For a Commonwealth where more than 25,000 miles of rivers and streams are harmed by pollution, and  that provides half of the freshwater to the Chesapeake Bay, protecting and restoring freshwater mussels have important implications for clean water.

With multiple efforts underway in Pennsylvania, it could take years before significant populations of freshwater mussels are in place to benefit local waters in the Susquehanna River Basin and downstream to the Bay.

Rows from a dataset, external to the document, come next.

==> config.mk <==
export PLATFORM = sky130hd
export DESIGN_NAME = sliding_median_filter_core
export DESIGN_NICKNAME = d
export VERILOG_FILES = /design/src/sv/smf_pkg.sv /design/src/sv/smf_cell.sv /design/src/sv/sliding_median_filter_core.sv
export SDC_FILE = /design/constraint.sdc
export NUM_CORES = 1
export LEC_CHECK = 0
export BUFFER_PORTS_ARGS = -buffer_cell sky130_fd_sc_hd__buf_4
export CAP_MARGIN = 10
export CORE_MARGIN = 3
export CORE_UTILIZATION = 50
export CTS_BUF_LIST = sky130_fd_sc_hd__clkbuf_8
export CTS_CLUSTER_DIAMETER = 60
export CTS_CLUSTER_SIZE = 28
export DETAILED_ROUTE_END_ITERATION = 12
export GPL_ROUTABILITY_DRIVEN = 0
export PLACE_DENSITY = 0.62
export SYNTH_ARGS = -nofsm -noshare
export SYNTH_HDL_FRONTEND = slang
export SYNTH_SLANG_ARGS = --single-unit
==> constraint.sdc <==
create_clock -name clock -period 4.72 [get_ports clock]
set_input_delay 0.944 -clock clock [delete_from_list [all_inputs] [get_ports clock]]
set_output_delay 0.944 -clock clock [all_outputs]
set_load 0.02 [all_outputs]
[config.mk]
export PLATFORM = sky130hd
export DESIGN_NAME = char_bitmap_row_packer_unit
export DESIGN_NICKNAME = d
export VERILOG_FILES = /design/src/cbrp_pkg.sv /design/src/cbrp_front.sv /design/src/cbrp_fifo.sv /design/src/cbrp_back.sv /design/src/char_bitmap_row_packer_unit.sv
export SDC_FILE = /design/constraint.sdc
export NUM_CORES = 1
export LEC_CHECK = 0
export BUFFER_PORTS_ARGS = -buffer_cell sky130_fd_sc_hd__buf_2
export CAP_MARGIN = 5
export CORE_MARGIN = 5
export CORE_UTILIZATION = 50
export DETAILED_ROUTE_END_ITERATION = 7
export HOLD_SLACK_MARGIN = 0.02
export PLACE_DENSITY_LB_ADDON = 0.3
export SETUP_SLACK_MARGIN = 0.3
export SYNTH_ARGS = -nofsm -noshare
export SYNTH_HDL_FRONTEND = slang
export SYNTH_SLANG_ARGS = --single-unit
[constraint.sdc]
create_clock -name clk -period 4.8 [get_ports clk]
set_input_delay 0.48 -clock clk [delete_from_list [all_inputs] [get_ports clk]]
set_output_delay 0.48 -clock clk [all_outputs]
set_load 0.03 [all_outputs]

The Mussels for Clean Water Initiative (MuCWI), coordinated by the Partnership for the Delaware Estuary (PDE), aims to restore freshwater mussels to streams, rivers, and lakes  in the upper mid-Atlantic region, particularly the Delaware and Susquehanna River Basins.

Under MuCWI, ground will be broken in 2022 for a central hatchery to be built in southwest Philadelphia. It is supported by an investment from the Pennsylvania Infrastructure Investment Authority.

Up to 500,000  baby mussels will eventually be produced annually at the Philadelphia hatchery. The offspring will be used to support diverse recovery efforts in streams, rivers and lakes in   the Delaware and Chesapeake watersheds in Pennsylvania, as well as adjoining states.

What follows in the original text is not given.